Menag: Asrama Haji Siap dan Layak Jadi Tempat Karantina Umrah

Jakarta (Kemenag) --- Menteri Agama  Yaqut Cholil Qoumas mengungkapkan Asrama Haji siap dan layak digunakan sebagai tempat karantina jemaah umrah sebelum dan setelah pelaksanaan ibadah umrah. Hal ini disampaikan Menag saat mengikuti rapat kerja dengan Komisi VIII DPR RI, di Jakarta. 
 
“Setelah melakukan rapat kerja dengan BNPB (Badan Nasional Penanggulangan Bencana), Asrama Haji dinilai layak menjadi tempat karantina jemaah umrah,” ungkap Menag Yaqut, Senin (24/1/2022). 
 
Karantina di Asrama Haji  menurut Menag juga memberikan beberapa keuntungan bagi jemaah umrah. Pertama, biaya karantina di Asrama Haji jauh lebih murah dibandingkan di hotel atau penginapan lainnya. 
 
"Penggunaan asrama haji sebagai tempat karantina memiliki beberapa kelebihan diantaranya dapat meringankan biaya yang dikeluarkan jemaah, karena jelas asrama haji lebih murah,” ujar Menag. 
 
Kedua, lingkungan Asrama Haji yang memiliki banyak ruang hijau diharapkan dapat mengurangi kejenuhan para jemaah selama karantina. “Karena jendela (kamar) masih bisa dibuka.

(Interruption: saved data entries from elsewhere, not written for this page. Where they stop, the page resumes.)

## src/include/sas_defs.svh

```systemverilog
// Overview of operation
// Upper strobes serve upper 32-Mbyte half
// Column-cycle A10 pin carries precharge flag
// Setting 0100: A23/A22 bank, row A8-A21
// Burst read: activate, three reads, read-precharge
// Precharge wait blocks same memory only
// Activate delay codes 0-3 give 1-4
// Extra activate delay cycles are no-ops
// Read latency 1-3 per area
// Bus-start strobe in every data cycle
// Burst steps low column bits only
// Line fill wraps from missed word
// Single read fetches one datum only
// Burst writes only for line transfers
// Burst write: activate, writes, write-precharge
// Write recovery then precharge wait
// Single write: activate, write-precharge with data
// Bank-active mode drops auto-precharge
// Open-row hit skips activate
// One open row per bank
// Row miss: precharge, wait, activate, access
// Precharge-to-activate gap from wait field
// Software refreshes before row-active limit
// High address bits never multiplexed
// Refresh or bus release closes banks
// Latency one inserts no-op before read
`ifndef SAS_DEFS_SVH
`define SAS_DEFS_SVH
`define SAS_OFS_MEMCTL 4'h0
`define SAS_OFS_WAITCTL 4'h4
`define SAS_OFS_STATUS 4'h8
`define SAS_MC_AMX 0
`define SAS_MC_RCD 4
`define SAS_MC_TPC 6
`define SAS_MC_TRWL 8
`define SAS_MC_BANKACT 10
`define SAS_MC_UPPER 11
`define SAS_MC_BUS16 12
`define SAS_WC_LAT2 0
`define SAS_WC_LAT3 2
`define SAS_MC_RESET 13'h0004
`define SAS_WC_RESET 4'h5
`define SAS_UPPER_BIT 25
`endif

```

## src/include/sas_pkg.sv

```systemverilog
package sas_pkg;
  typedef enum logic [2:0] {
    SAS_IDLE, SAS_PRE, SAS_PREW, SAS_ACT, SAS_RCDW, SAS_NOPC, SAS_COL,
    SAS_LAT
  } sas_state_e;

  // Memory pins, strobes active low
  typedef struct packed {
    logic rowLowN;
    logic rowUpN;
    logic colLowN;
    logic colUpN;
    logic rdWrN;
    logic busStartN;
    logic dataOe;
    logic [25:0] addr;
    logic [31:0] dataOut;
  } sas_pins_s;

  typedef struct packed {
    logic valid;
    logic write;
    logic burst;
    logic area;
    logic [25:0] addr;
  } sas_req_s;

  typedef struct packed {
    sas_state_e st;
    sas_req_s req;
    logic [2:0] beat;
    logic [3:0] waitCnt;
    logic [3:0] pipe;
    logic [3:0] hold2;
    logic [3:0] hold3;
    logic [7:0] openVld;
    logic [7:0][17:0] openRow;
    logic [12:0] memCtl;
    logic [3:0] waitCtl;
    logic [31:0] rdData;
    logic rdValid;
    logic done;
    logic [31:0] regRd;
    sas_pins_s pins;
    logic [2:0] clkSync;
    logic [31:0] dSync1;
    logic [31:0] dSync2;
  } sas_core_s;
endpackage

```

## src/core/sas_sequencer.sv

```systemverilog
`timescale 1ns/1ps
`include "sas_defs.svh"
module sas_sequencer import sas_pkg::*; (
  // Clock and reset
  input wire logic mclk,
  input wire logic sys_rst,
  // Register port
  input wire logic [3:0] regAddr,
  input wire logic [31:0] regWdata,
  input wire logic regWr,
  input wire logic regRd,
  output logic [31:0] regRdata,
  // Access requests
  input wire sas_req_s req,
  output logic reqReady,
  input wire logic [31:0] wrData,
  output logic wrDataTake,
  output logic [31:0] rdData,
  output logic rdValid,
  output logic accessDone,
  input wire logic closeAllBanks,
  // Memory side
  input wire logic external_bus_clock,
  input wire logic [31:0] memDataIn,
  output sas_pins_s pins
);
  sas_core_s q, d;
  logic extEdge;
  logic [2:0] idx;
  logic [17:0] rowKey;
  logic [7:0] hitVec;
  logic bankAct, bus16, holdBusy, curHit, rdLast;
  logic [1:0] lat, bank;
  logic [3:0] tpcCyc, trwlCyc;
  logic [2:0] lastBeat, colBits;
  logic [25:0] rowAddr, colAddr;

  assign extEdge = q.clkSync[1] & ~q.clkSync[2];
  assign bankAct = q.memCtl[`SAS_MC_BANKACT];
  assign bus16 = q.memCtl[`SAS_MC_BUS16];
  // Code 0 is taken as one cycle of latency for data capture; only code 1 inserts the no-op
  assign lat = q.req.area ? q.waitCtl[`SAS_WC_LAT3 +: 2] :
    q.waitCtl[`SAS_WC_LAT2 +: 2];
  assign tpcCyc = {2'h0, q.memCtl[`SAS_MC_TPC +: 2]} + 4'h1;
  assign trwlCyc = {2'h0, q.memCtl[`SAS_MC_TRWL +: 2]} + 4'h1;
  assign lastBeat = !q.req.burst ? 3'h0 : (bus16 ? 3'h7 : 3'h3);
  assign holdBusy = req.area ? (q.hold3 != 4'h0) : (q.hold2 != 4'h0);

  // Bank select and row tag per address multiplex setting
  always_comb begin
    bank = q.memCtl[`SAS_MC_AMX] ? q.req.addr[24:23] : q.req.addr[23:22];
    idx = {q.req.area, bank};
    rowKey = q.req.addr[25:8];
    if (q.memCtl[`SAS_MC_AMX]) begin
      rowKey[0] = 1'b0;
    end
  end

  genvar g;
  generate
    for (g = 0; g < 8; g++) begin : gHit
      assign hitVec[g] = q.openVld[g] && (q.openRow[g] == rowKey);
    end
  endgenerate
  assign curHit = hitVec[idx];

  // Row and column address multiplexing
  always_comb begin
    rowAddr = q.req.addr;
    colAddr = q.req.addr;
    colBits = bus16 ? q.req.addr[3:1] + q.beat :
      {1'b0, q.req.addr[3:2] + q.beat[1:0]};
    if (q.memCtl[`SAS_MC_AMX]) begin
      rowAddr[15:0] = q.req.addr[24:9];
    end else begin
      rowAddr[13:0] = q.req.addr[21:8];
      rowAddr[15:14] = q.req.addr[23:22];
    end
    colAddr[15:14] = bank;
    if (bus16) begin
      colAddr[3:1] = colBits;
      colAddr[11] = 1'b0;
      colAddr[13:12] = q.req.addr[13:12];
    end else begin
      colAddr[3:2] = colBits[1:0];
      colAddr[12] = 1'b0;
    end
    rowAddr[25:16] = q.req.addr[25:16];
    colAddr[25:16] = q.req.addr[25:16];
  end

  assign reqReady = extEdge && q.st == SAS_IDLE && req.valid && !holdBusy;
  assign wrDataTake = extEdge && q.st == SAS_COL && q.req.write;
  assign rdLast = q.beat == lastBeat;

  // Selects row strobe pair by half
  function automatic sas_pins_s strobe(input sas_pins_s p, input logic r,
    input logic c, input logic w, input logic up);
    sas_pins_s t;
    t = p;
    t.rowLowN = !(r && !up);
    t.rowUpN = !(r && up);
    t.colLowN = !(c && !up);
    t.colUpN = !(c && up);
    t.rdWrN = !w;
    return t;
  endfunction

  always_comb begin
    logic up;
    logic autoPre;
    up = q.memCtl[`SAS_MC_UPPER] && q.req.addr[`SAS_UPPER_BIT];
    autoPre = !bankAct && rdLast;
    d = q;
    d.clkSync = {q.clkSync[1:0], external_bus_clock};
    d.dSync1 = memDataIn;
    d.dSync2 = q.dSync1;
    d.rdValid = 1'b0;
    d.done = 1'b0;
    d.regRd = 32'h0;
    if (regRd) begin
      case (regAddr)
        `SAS_OFS_MEMCTL: d.regRd = {19'h0, q.memCtl};
        `SAS_OFS_WAITCTL: d.regRd = {28'h0, q.waitCtl};
        `SAS_OFS_STATUS: d.regRd = {23'h0, q.openVld, q.st != SAS_IDLE};
        default: d.regRd = 32'h0;
      endcase
    end
    if (regWr && regAddr == `SAS_OFS_MEMCTL) begin
      d.memCtl = regWdata[12:0];
    end
    if (regWr && regAddr == `SAS_OFS_WAITCTL) begin
      d.waitCtl = regWdata[3:0];
    end
    if (extEdge) begin
      d.pins = strobe(q.pins, 1'b0, 1'b0, 1'b0, up);
      d.pins.dataOe = 1'b0;
      d.pins.busStartN = 1'b1;
      d.pipe = {q.pipe[2:0], 1'b0};
      if (q.hold2 != 4'h0) begin
        d.hold2 = q.hold2 - 4'h1;
      end
      if (q.hold3 != 4'h0) begin
        d.hold3 = q.hold3 - 4'h1;
      end
      // Memory samples the command one edge late, so count from there
      if (q.pipe[lat == 2'h0 ? 2'h1 : lat]) begin
        d.rdData = q.dSync2;
        d.rdValid = 1'b1;
      end
      if (d.pipe[lat == 2'h0 ? 2'h1 : lat]) begin
        d.pins.busStartN = 1'b0;
      end
      case (q.st)
        SAS_IDLE: begin
          if (reqReady) begin
            d.req = req;
            d.beat = 3'h0;
            d.st = SAS_ACT;
          end
        end
        SAS_PRE: begin
          d.pins = strobe(d.pins, 1'b1, 1'b0, 1'b1, up);
          d.pins.addr = rowAddr;
          d.pins.addr[12] = 1'b0;
          d.openVld[idx] = 1'b0;
          d.waitCnt = tpcCyc;
          d.st = SAS_PREW;
        end
        SAS_PREW: begin
          d.waitCnt = q.waitCnt - 4'h1;
          if (q.waitCnt == 4'h1) begin
            d.st = SAS_ACT;
          end
        end
        SAS_ACT: begin
          d.pins = strobe(d.pins, 1'b1, 1'b0, 1'b0, up);
          d.pins.addr = rowAddr;
          if (bankAct) begin
            d.openVld[idx] = 1'b1;
            d.openRow[idx] = rowKey;
          end
          d.waitCnt = {2'h0, q.memCtl[`SAS_MC_RCD +: 2]};
          if (q.memCtl[`SAS_MC_RCD +: 2] != 2'h0) begin
            d.st = SAS_RCDW;
          end else if (!q.req.write && lat == 2'h1) begin
            d.st = SAS_NOPC;
          end else begin
            d.st = SAS_COL;
          end
        end
        SAS_RCDW: begin
          d.waitCnt = q.waitCnt - 4'h1;
          if (q.waitCnt == 4'h1) begin
            d.st = (!q.req.write && lat == 2'h1) ? SAS_NOPC : SAS_COL;
          end
        end
        SAS_NOPC: begin
          d.st = SAS_COL;
        end
        SAS_COL: begin
          d.pins = strobe(d.pins, 1'b0, 1'b1, q.req.write, up);
          d.pins.addr = colAddr;
          d.pins.addr[bus16 ? 11 : 12] = autoPre;
          d.beat = q.beat + 3'h1;
          if (q.req.write) begin
            d.pins.dataOut = wrData;
            d.pins.dataOe = 1'b1;
            d.pins.busStartN = 1'b0;
          end else begin
            d.pipe[0] = 1'b1;
          end
          if (rdLast) begin
            // Burst only arrives for line fill, line write-back or 16-byte DMA
            if (autoPre) begin
              if (q.req.area) begin
                d.hold3 = tpcCyc + (q.req.write ? trwlCyc : 4'h0);
              end else begin
                d.hold2 = tpcCyc + (q.req.write ? trwlCyc : 4'h0);
              end
            end
            d.st = q.req.write ? SAS_IDLE : SAS_LAT;
            d.done = q.req.write;
          end
        end
        SAS_LAT: begin
          if (d.pipe == 4'h0) begin
            d.st = SAS_IDLE;
            d.done = 1'b1;
          end
        end
        default: d.st = SAS_IDLE;
      endcase
      if (q.st == SAS_IDLE && reqReady && bankAct) begin
        d.req = req;
        d.st = SAS_ACT;
      end
    end
    // Decision on the freshly latched request, one edge later
    if (extEdge && q.st == SAS_ACT && bankAct && q.openVld[idx]) begin
      if (curHit) begin
        d.pins = strobe(q.pins, 1'b0, 1'b0, 1'b0, up);
        d.pins.dataOe = 1'b0;
        d.pins.busStartN = q.pins.busStartN;
        d.st = (!q.req.write && lat == 2'h1) ? SAS_NOPC : SAS_COL;
        d.openVld = q.openVld;
      end else begin
        d.pins = strobe(q.pins, 1'b0, 1'b0, 1'b0, up);
        d.pins.dataOe = 1'b0;
        d.pins.busStartN = 1'b1;
        d.st = SAS_PRE;
        d.openVld = q.openVld;
      end
    end
    if (closeAllBanks) begin
      d.openVld = 8'h0;
    end
  end

  always_ff @(posedge mclk) begin
    if (sys_rst) begin
      q <= '0;
      q.st <= SAS_IDLE;
      q.memCtl <= `SAS_MC_RESET;
      q.waitCtl <= `SAS_WC_RESET;
      q.pins.rowLowN <= 1'b1;
      q.pins.rowUpN <= 1'b1;
      q.pins.colLowN <= 1'b1;
      q.pins.colUpN <= 1'b1;
      q.pins.rdWrN <= 1'b1;
      q.pins.busStartN <= 1'b1;
    end else begin
      q <= d;
    end
  end

  assign regRdata = q.regRd;
  assign rdData = q.rdData;
  assign rdValid = q.rdValid;
  assign accessDone = q.done;
  assign pins = q.pins;
  // Open rows are only bounded by software refresh or bank close
endmodule // sas_sequencer

```

## config.mk

```make
export PLATFORM = sky130hd
export DESIGN_NAME = sas_sequencer
export DESIGN_NICKNAME = d
export VERILOG_FILES = /design/src/include/sas_pkg.sv /design/src/core/sas_sequencer.sv
export VERILOG_INCLUDE_DIRS = /design/src /design/src/include
export SDC_FILE = /design/constraint.sdc
export NUM_CORES = 1
export LEC_CHECK = 0
export BUFFER_PORTS_ARGS = -buffer_cell sky130_fd_sc_hd__buf_2
export CAP_MARGIN = 40
export CORE_ASPECT_RATIO = 1.5
export CORE_MARGIN = 5
export CORE_UTILIZATION = 50
export CTS_BUF_LIST = sky130_fd_sc_hd__clkbuf_8
export DETAILED_ROUTE_END_ITERATION = 10
export GPL_ROUTABILITY_DRIVEN = 0
export PLACE_DENSITY = 0.82
export RECOVER_POWER = 100
export SLEW_MARGIN = 20
export SYNTH_ARGS = -nofsm -noshare
export SYNTH_HDL_FRONTEND = slang
export SYNTH_SLANG_ARGS = --single-unit
```

## constraint.sdc

```tcl
create_clock -name mclk -period 4.15 [get_ports mclk]
set_input_delay 0.2075 -clock mclk [delete_from_list [all_inputs] [get_ports mclk]]
set_output_delay 0.2075 -clock mclk [all_outputs]
set_load 0.1 [all_outputs]
```

-- After elaboration in Yosys (flattened, before gate mapping)
Index checks and enable logic that the tools add are counted.
- bitwise gates (word level): 10
- magnitude comparators: 5
- mux-type cells: 70
- add/subtract/negate cells: 9
- reductions and logical operators: 58
- equal/unequal tests: 28
- operators with widths (kind ; number):
    204-bit two-way mux ; 1
    65-bit one-hot mux with 3 select lines ; 1
    152-bit two-way mux ; 1
    144-bit bitwise mux ; 1
    18-bit equality test ; 8
    144-bit two-way mux ; 1
    65-bit two-way mux ; 2
    60-bit two-way mux ; 1
    18-bit demux with 3-bit select ; 1
    13-bit one-hot mux with 3 select lines ; 1
    3-bit two-way mux ; 12
    36-bit two-way mux ; 1
    33-bit two-way mux ; 1
    32-bit two-way mux ; 1
    30-bit two-way mux ; 1
    26-bit bitwise mux ; 1
    1-bit logical AND ; 25
    3-bit one-hot mux with 8 select lines ; 1
    18-bit two-way mux ; 1
    1-bit two-way mux ; 16
    16-bit two-way mux ; 1
    4-bit two-way mux ; 4
    8-bit two-way mux ; 2
    8-bit one-hot mux with 2 select lines ; 1
    other kinds (48) ; 94
- register bits: 419
- bits of input ports: 136
- output and inout bits: 133
- logic and storage cells: 218

-- Logic depth before layout (Yosys ltp)
Gate-level depths: netlist of run 1.
- depth in word-level cells: 10
- mapped depth: 11
- depth with buffers taken out: 10

-- Least setup slack after synthesis of run 1
OpenSTA, ideal clock, no wires.
- path kind: reg2reg
- from: reg q[417] (netlist name)
- to: reg, netlist name pins[23]
- stages on the path, launching flop included: 10
- arrival time: 2.706 ns
- data required time: 4.079 ns
- setup time: 0.071 ns
- slack: 1.373 ns
- period minus slack after synthesis: 2.777 ns
- buffers on the path: 2
- cell sequence: dfxtp_1 -> buf_2 -> nand2_1 -> or2_2 -> nor2_1 -> nand2_1 -> clkinv_1 -> clkbuf_1 -> nand3_1 -> a21oi_1
- longest elaborated chain between the ends: 6
- elaborated cells between the ends (all ways): 11
- classes of those cells: eq/ne: 3; mux: 1; bitwise: 3; reduce/logical: 4
- ends and longest elaborated chain (item ; RTL line ; text):
    start: declaration ; sas_sequencer.sv:27 ; sas_core_s q, d;
    3-bit by 2-bit equality test with 1-bit output ; sas_sequencer.sv:154, sas_sequencer.sv:240 ;
    1-bit logical AND (3 in series) ; sas_sequencer.sv:240 ; if (extEdge && q.st == SAS_ACT && bankAct && q.openVld[idx]) begin
    1-bit inverter (no line) ; -- ;
    6-bit AND reduction (no line) ; -- ;
Several ways; a longest one is shown, not always the timed one.
A chain may end at the register's enable or synchronous reset.

-- Worst setup path in the final report of run 1
- from: reg q[417] (netlist name)
- to: out wrDataTake
- longest elaborated chain between the ends: 3
- ends and longest elaborated chain (item ; RTL line ; text):
    3-bit equality test ; sas_sequencer.sv:93 ; assign wrDataTake = extEdge && q.st == SAS_COL && q.req.write;
    1-bit logical AND (2 in series) ; sas_sequencer.sv:93 ;
    end: declaration ; sas_sequencer.sv:17 ; output logic wrDataTake,
No other way between the ends.

==> qor.txt, run 1 <==
Vias/cell -> 5.45
Critical Path Sink Type -> output port
Multi-input logic area -> 7950 sq um
GRT Total Usage -> 24.4%
Critical path type -> register to output port
Filler Cells Inserted -> 2974
M1 wire length -> 17900 um
Share of cells above drive strength 1 -> 11.1%
Failing checks -> max-capacitance violations, max-slew violations
Number of flops mapped to enable cells by yosys -> 0
CTS tree -> built
Leakage -> 7.37 nW
Period minus WS final -> 3.92 ns
Post-DRT Antenna Nets -> 0
Mapped Cells -> 2148
Initial drt markers -> 1267
Remaining DRCs -> 0
Worst Path Required -> 3.94 ns
Synth Register Bits -> 399
Starting Density -> 50.4%
Syn_area_per_cell -> 8.18 sq um
Seq/Total Area, Yosys -> 45.4%
VDD IR max -> 0.208 mV
Nets -> 2498
PD cells -> 359 nW/um^2
Top Metal Used -> met4
Startpoint class of the critical path -> register
Core Area -> 34900 sq um
Maximum number of pins on one net before global-route repair -> 201
DIE HEIGHT -> 240 um
Die Width -> 163 um
Synthesis Warnings -> 0
Site row count -> 84
Max Clock Skew -> 0.0276 ns
Hold Slack -> 0.0955 ns
Clock latency on the worst-skew pair -> 0.62 ns
Met2 WL post-DR -> 25200 um
CTS root buffer -> clkbuf_8
I/O pins -> 269
Slew margin rel. -> -4.49%
Setup Fix Bufs, Post-CTS -> 0
Final setup fails -> 0
Post-synth top flop -> dfxtp_1
Total Wirelength -> 49700 um
Reg clk slew, reported paths -> 0.07 ns
WL per Instance -> 17.4 um
FMAX -> 255 MHz
DPL Wire Length -> 32100 um
Clock sinks -> 399
TNS Setup -> 0 ns
Initial antenna violation count -> 1
Met3 WL post-DR -> 3040 um
Wire length of the first global-routing pass -> 78200 um
Resized Gates After CTS -> 0
Port Buffer Count -> 230
Area Growth Syn to Fin -> 15.3%
H-tree depth -> 2
Post-route clock period utilization -> 94.5%
Final Hold Vio Count -> 0
Global route overflow -> 0
Die area -> 39100 sq um
Status -> finished with violations
Area of the mapped netlist -> 17600 sq um
Post-route worst setup slack -> 0.228 ns
CP arrival -> 3.71 ns
Register area -> 7990 sq um
Max Cap Violations -> 1
Pins over their slew limit -> 81
Cts bufs inserted -> 55
Hold Path Class -> input pin to register
Number of global-route vias before repair -> 15797
Count of cell types in the netlist -> 65
Synth async-reset ratio -> 0%
Least-Margin Pin Slew -> 1.57 ns
Clk buf depth -> 3
Pre-CTS setup slack -> 0.951 ns
CP max FO -> 34
DRT Pass-1 Iters -> 5
DR vias -> 15577
RSZ-0062 raised after global routing -> no
[timing repair]
action	4_1_cts	5_1_grt
endpoints found under the hold margin	123	0
hold buffers	116	0
endpoints found under the setup margin	0	0
[worst paths after layout]
| path | from | endpoint | slack (ns) | depth (start not counted) |
|---|---|---|---|---|
| hold / removal | regAddr[0] | regRdata[3] | 0.1 | 4 |
| hold reg to reg | q[2] | rdData[2] | 0.43 | 2 |
| setup reg to reg | idx[2] | rdData[11] | 0.35 | 9 |
| setup / recovery | q[417] | wrDataTake | 0.23 | 8 |
[metrics by stage]
| step | std cells | instance area [sq um] | utilization [%] | power, mW |
|---|---|---|---|---|
| 2_1_floorplan | 2166 | 17600 | - | 4.24 |
| 3_3_place_gp | 2639 | 18200 | 52.2 | 4.34 |
| 3_5_place_dp | 2643 | 18300 | 52.4 | 4.35 |
| 4_1_cts | 2855 | 20500 | 58.7 | 7.31 |
| 5_1_grt | 2859 | 20300 | 58.1 | 7.53 |
| 6_report | 2859 | 20300 | 58.1 | 7.29 |
[layout make-up]
cell class	count	area share [%]
multi-input cells	1466	39.2
diodes	1	0.0123
well taps	473	2.92
clock inverters	28	0.605
flip-flops and latches	399	39.4
repair buffers	403	12.9
clock buffers	68	4.62
inverters	21	0.389
[placed cells by master, fill, tap and decap left out, types with 5 or more instances in the layout]
| master | synthesis | layout |
|---|---|---|
| ha_1 | 14 | 14 |
| nand2b_1 | 10 | 10 |
| or2_2 | 5 | 5 |
| xor2_1 | 46 | 46 |
| dfxtp_1 | 399 | 399 |
| inv_1 | 19 | 38 |
| o211ai_1 | 6 | 7 |
| a221oi_1 | 10 | 10 |
| mux2i_1 | 18 | 18 |
| o21ai_0 | 20 | 21 |
| clkbuf_1 | 110 | 124 |
| conb_1 | 1 | 19 |
| buf_4 | 131 | 37 |
| nor3_1 | 29 | 31 |
| nor3b_1 | 8 | 8 |
| a211o_1 | 4 | 5 |
| nand2_1 | 526 | 527 |
| buf_2 | 29 | 114 |
| or3_1 | 7 | 7 |
| a21oi_1 | 282 | 282 |
| clkinv_2 | 0 | 8 |
| xnor2_1 | 104 | 104 |
| dlygate4sd3_1 | 0 | 116 |
| clkbuf_8 | 0 | 68 |
| nand3_1 | 44 | 45 |
| nor2_1 | 76 | 74 |
| a22oi_1 | 14 | 14 |
| and2_1 | 8 | 6 |
| nand4_1 | 31 | 31 |
| nor4_1 | 24 | 25 |
| clkbuf_2 | 0 | 5 |
| o22ai_1 | 13 | 13 |
| mux2_2 | 14 | 14 |
| nor2b_1 | 75 | 74 |
[critical path: stages, from the launching register on]
cell and delay, ns:
dfxtp_1 0.68, nand2_1 0.28, or2_2 0.48, nor2_1 0.32
nand2_1 0.12, buf_4 0.26, clkinv_1 0.09, buf_4 0.33
clkbuf_2 0.53
[synthesized netlist by cell type (3+ instances only)]
cell / count / share of area (%)
or2_2: 5 / 0.18
nor3b_1: 8 / 0.34
dfxtp_1: 399 / 45
xnor2_1: 104 / 5.2
a21o_1: 3 / 0.13
a21oi_1: 282 / 8.0
o21ai_0: 20 / 0.57
and2_1: 8 / 0.28
nand2_1: 526 / 11
nor2b_1: 75 / 2.7
o22ai_1: 13 / 0.46
ha_1: 14 / 1.0
or3_1: 7 / 0.25
buf_1: 7 / 0.15
o211ai_1: 6 / 0.26
a211oi_1: 4 / 0.17
buf_4: 131 / 5.6
inv_1: 19 / 0.41
nor4_1: 24 / 0.85
nor3_1: 29 / 0.83
nand4_1: 31 / 1.1
a221oi_1: 10 / 0.50
nor2_1: 76 / 1.6
clkbuf_1: 110 / 2.3
xor2_1: 46 / 2.3
o21bai_1: 4 / 0.17
buf_2: 29 / 0.83
buf_6: 3 / 0.19
o31ai_1: 3 / 0.13
nand3_1: 44 / 1.3
mux2i_1: 18 / 1.0
nand2b_1: 10 / 0.36
mux2_2: 14 / 0.90
a22oi_1: 14 / 0.60
nand3b_1: 4 / 0.17
nor4b_1: 3 / 0.15
a211o_1: 4 / 0.20
[cell families (layout without fill, tap and decap cells)]
| kind of cell | count (synthesis) | count (layout) | synth area share (%) |
|---|---|---|---|
| fa+ha+maj | 16 | 16 | 1.22 |
| flops | 399 | 399 | 45.4 |
| other cells | 1 | 20 | 0.0213 |
| compound gates | 384 | 384 | 12.3 |
| mux | 33 | 33 | 2.01 |
| xor+xnor | 150 | 150 | 7.47 |
| simple gates | 864 | 864 | 22.0 |
| buf+inv | 301 | 520 | 9.56 |
[routing by layer]
layer | track usage (%) | vias to the layer above
li1 | - | 7355
met1 | 25.4 | 7271
met2 | 44.3 | 691
met3 | 4.48 | 260
met4 | 16.4 | 0
met5 | 0 | -
[where the power goes]
group	internal, mW	leakage, nW	switching [mW]
Sequential	3.87	3.23	0.0290
Combinational	0.189	3.52	0.273
Clock	1.47	0.627	1.45
Total	5.53	7.37	1.75
No activity file was read; power rests on OpenSTA's default activity.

Kalau di hotel susah dibukanya. Kalau butuh ruang terbuka di asrama haji masih memungkinkan, karena masih banyak ruang terbuka hijau,” ungkapMenag. 
 
Lebih lanjut Menag mengatakan bahwa Kementerian Agama senantiasa mengedepankan keamanan dan kenyamanan bagi jemaah demi mewujudkan pelayanan yang berkeadilan bagi semua masyarakat.


Sementara, Ketua Komisi VIII DPR RI Yandri Susanto mengatakan bahwa pihaknya telah melakukan pembahasan secara mendalam tentang pengelolaan asrama haji dengan membentuk panitia kerja (panja) Asrama Haji.


Menurut Yandri, panja ini di bentuk dengan tujuan untuk menggali permasalahan dalam pengelolaan dan pemanfaatan asrama haji.